(Task inputs)
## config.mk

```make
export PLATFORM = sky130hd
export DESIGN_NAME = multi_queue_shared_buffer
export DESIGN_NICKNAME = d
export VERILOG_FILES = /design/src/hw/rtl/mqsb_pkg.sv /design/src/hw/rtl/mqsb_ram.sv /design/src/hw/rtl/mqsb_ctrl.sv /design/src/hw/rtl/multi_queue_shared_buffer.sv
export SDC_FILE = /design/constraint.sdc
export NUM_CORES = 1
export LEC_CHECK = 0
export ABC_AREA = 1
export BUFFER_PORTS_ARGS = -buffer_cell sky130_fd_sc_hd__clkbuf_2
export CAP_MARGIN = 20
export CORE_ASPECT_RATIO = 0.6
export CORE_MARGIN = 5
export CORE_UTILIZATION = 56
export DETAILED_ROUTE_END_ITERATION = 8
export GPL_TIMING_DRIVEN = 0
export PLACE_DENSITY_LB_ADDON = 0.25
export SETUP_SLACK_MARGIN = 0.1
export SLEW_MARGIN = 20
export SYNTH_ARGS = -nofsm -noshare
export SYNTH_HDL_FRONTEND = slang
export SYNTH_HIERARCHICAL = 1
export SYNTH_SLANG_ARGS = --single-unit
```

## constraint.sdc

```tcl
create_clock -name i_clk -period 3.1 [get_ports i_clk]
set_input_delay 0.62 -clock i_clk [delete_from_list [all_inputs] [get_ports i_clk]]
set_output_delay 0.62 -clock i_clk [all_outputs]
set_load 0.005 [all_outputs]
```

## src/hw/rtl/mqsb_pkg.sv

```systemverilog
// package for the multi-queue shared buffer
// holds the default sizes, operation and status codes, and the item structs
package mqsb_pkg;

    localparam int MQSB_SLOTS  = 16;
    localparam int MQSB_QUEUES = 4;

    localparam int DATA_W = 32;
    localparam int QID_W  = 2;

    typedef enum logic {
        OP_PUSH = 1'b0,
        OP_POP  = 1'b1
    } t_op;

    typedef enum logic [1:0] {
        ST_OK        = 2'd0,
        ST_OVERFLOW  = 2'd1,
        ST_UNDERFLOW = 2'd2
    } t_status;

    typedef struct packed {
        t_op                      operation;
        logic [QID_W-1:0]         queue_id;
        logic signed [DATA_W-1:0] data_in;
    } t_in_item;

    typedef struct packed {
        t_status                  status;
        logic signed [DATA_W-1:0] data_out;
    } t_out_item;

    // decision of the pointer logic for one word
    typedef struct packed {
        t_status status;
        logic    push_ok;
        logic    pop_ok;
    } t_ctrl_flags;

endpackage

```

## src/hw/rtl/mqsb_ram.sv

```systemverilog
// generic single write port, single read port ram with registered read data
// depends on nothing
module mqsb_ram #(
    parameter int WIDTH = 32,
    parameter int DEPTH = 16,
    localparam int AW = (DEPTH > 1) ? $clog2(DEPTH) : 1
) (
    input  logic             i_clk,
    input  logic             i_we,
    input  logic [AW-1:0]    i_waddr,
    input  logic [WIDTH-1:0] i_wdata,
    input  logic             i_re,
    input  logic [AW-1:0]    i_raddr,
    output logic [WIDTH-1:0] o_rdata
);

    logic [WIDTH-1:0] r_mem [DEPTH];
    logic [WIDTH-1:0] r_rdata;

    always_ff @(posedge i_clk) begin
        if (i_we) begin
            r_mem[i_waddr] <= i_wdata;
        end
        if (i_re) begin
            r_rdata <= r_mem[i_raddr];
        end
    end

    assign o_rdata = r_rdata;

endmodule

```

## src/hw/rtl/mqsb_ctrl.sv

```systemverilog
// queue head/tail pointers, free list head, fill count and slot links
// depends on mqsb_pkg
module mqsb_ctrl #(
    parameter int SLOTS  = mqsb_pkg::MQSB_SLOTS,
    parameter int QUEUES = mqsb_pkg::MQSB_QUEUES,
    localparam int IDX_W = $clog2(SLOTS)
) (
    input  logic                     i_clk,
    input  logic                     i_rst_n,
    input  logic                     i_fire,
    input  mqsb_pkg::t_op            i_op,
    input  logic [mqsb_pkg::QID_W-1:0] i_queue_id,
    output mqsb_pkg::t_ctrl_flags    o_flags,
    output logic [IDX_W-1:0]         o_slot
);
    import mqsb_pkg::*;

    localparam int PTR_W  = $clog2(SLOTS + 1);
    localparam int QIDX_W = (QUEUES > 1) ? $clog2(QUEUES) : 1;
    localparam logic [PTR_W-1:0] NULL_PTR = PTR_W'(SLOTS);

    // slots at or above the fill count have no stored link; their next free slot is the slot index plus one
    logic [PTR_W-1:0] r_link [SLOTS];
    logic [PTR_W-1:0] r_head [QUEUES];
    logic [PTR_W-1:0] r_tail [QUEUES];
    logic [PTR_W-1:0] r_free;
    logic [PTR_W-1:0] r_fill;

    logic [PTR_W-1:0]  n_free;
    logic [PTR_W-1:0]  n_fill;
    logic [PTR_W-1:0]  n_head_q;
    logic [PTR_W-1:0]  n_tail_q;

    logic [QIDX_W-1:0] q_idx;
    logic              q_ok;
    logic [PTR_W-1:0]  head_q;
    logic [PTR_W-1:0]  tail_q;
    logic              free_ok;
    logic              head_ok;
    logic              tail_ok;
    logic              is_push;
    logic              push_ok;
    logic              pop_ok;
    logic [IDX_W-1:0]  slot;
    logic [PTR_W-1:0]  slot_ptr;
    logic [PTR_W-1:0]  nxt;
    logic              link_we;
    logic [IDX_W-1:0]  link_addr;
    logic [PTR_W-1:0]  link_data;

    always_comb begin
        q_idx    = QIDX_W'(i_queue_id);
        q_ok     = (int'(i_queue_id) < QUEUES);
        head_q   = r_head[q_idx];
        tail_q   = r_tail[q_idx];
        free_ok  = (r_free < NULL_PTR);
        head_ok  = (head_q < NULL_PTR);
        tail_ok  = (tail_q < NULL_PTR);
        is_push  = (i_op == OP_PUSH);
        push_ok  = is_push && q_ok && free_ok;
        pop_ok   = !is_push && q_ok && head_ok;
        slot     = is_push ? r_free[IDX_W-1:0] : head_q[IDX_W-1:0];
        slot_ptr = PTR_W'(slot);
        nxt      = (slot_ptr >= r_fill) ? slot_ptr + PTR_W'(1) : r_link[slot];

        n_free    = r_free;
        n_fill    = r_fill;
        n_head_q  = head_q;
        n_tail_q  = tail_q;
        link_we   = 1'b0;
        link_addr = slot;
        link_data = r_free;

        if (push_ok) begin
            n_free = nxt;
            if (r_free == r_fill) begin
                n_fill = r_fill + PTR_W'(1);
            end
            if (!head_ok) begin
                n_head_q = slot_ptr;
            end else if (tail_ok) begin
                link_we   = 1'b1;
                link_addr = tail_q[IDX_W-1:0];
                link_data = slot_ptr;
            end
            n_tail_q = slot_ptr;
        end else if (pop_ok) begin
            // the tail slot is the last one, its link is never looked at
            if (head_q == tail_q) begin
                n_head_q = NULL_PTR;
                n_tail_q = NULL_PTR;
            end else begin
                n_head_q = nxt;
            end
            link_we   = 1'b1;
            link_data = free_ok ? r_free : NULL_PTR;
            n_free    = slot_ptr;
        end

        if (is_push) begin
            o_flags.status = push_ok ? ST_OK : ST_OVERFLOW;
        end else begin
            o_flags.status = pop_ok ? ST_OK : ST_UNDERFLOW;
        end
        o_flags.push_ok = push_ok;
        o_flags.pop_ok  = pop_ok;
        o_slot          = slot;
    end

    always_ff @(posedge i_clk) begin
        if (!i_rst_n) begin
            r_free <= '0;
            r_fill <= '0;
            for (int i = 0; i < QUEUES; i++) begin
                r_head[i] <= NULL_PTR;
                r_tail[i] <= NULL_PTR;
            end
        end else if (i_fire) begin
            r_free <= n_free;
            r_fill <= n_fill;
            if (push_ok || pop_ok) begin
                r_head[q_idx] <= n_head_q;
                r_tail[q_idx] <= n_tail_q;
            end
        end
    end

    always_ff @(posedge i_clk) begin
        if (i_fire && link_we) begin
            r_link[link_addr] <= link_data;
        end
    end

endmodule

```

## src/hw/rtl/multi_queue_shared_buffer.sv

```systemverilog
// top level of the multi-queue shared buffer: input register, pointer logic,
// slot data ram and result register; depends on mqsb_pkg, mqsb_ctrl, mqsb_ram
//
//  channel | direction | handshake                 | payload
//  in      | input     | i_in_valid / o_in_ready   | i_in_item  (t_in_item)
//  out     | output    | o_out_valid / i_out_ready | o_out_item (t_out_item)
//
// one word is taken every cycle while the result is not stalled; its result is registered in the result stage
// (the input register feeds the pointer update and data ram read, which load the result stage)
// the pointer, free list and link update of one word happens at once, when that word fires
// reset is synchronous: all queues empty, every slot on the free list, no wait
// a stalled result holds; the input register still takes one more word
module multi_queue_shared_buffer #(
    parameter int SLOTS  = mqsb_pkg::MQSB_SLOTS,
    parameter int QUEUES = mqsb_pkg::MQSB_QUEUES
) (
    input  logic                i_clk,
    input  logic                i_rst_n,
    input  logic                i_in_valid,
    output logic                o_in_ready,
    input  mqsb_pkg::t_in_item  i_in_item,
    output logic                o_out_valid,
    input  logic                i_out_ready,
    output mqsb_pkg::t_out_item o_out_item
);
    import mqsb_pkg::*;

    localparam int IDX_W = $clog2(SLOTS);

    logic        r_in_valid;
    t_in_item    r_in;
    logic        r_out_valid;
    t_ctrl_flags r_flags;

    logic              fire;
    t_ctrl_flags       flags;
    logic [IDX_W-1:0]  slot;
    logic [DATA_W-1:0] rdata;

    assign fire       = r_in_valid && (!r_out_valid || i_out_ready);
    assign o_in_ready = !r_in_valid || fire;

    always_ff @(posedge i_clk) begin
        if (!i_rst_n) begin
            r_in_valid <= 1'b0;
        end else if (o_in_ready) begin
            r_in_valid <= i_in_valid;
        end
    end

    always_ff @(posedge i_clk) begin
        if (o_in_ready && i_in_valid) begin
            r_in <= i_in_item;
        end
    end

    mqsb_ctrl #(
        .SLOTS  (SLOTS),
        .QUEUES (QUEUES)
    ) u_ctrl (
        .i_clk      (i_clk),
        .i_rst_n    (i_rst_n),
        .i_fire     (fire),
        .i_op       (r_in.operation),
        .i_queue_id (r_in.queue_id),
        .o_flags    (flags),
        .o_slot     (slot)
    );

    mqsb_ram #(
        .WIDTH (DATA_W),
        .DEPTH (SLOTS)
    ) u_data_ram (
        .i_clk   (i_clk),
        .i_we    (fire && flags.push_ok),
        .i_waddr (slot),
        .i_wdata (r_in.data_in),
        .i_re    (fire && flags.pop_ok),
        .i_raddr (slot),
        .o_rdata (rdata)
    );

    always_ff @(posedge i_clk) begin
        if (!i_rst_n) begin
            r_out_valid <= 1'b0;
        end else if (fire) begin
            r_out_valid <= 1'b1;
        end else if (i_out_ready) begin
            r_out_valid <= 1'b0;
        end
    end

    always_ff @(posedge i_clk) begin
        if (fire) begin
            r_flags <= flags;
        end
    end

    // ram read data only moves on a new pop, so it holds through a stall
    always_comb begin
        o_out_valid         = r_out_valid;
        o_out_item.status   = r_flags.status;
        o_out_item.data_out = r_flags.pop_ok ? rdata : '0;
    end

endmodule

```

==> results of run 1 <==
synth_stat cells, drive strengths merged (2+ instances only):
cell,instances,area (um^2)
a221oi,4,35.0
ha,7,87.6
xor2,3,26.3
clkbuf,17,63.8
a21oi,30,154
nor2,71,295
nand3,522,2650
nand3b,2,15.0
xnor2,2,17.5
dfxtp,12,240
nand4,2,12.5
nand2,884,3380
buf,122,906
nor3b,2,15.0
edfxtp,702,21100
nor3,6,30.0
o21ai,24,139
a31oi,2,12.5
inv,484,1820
(End Task inputs)
*What is being asked*
Tell how many lines of the data above hold the string "operation". The number alone is the answer.

*Solution for this task*
3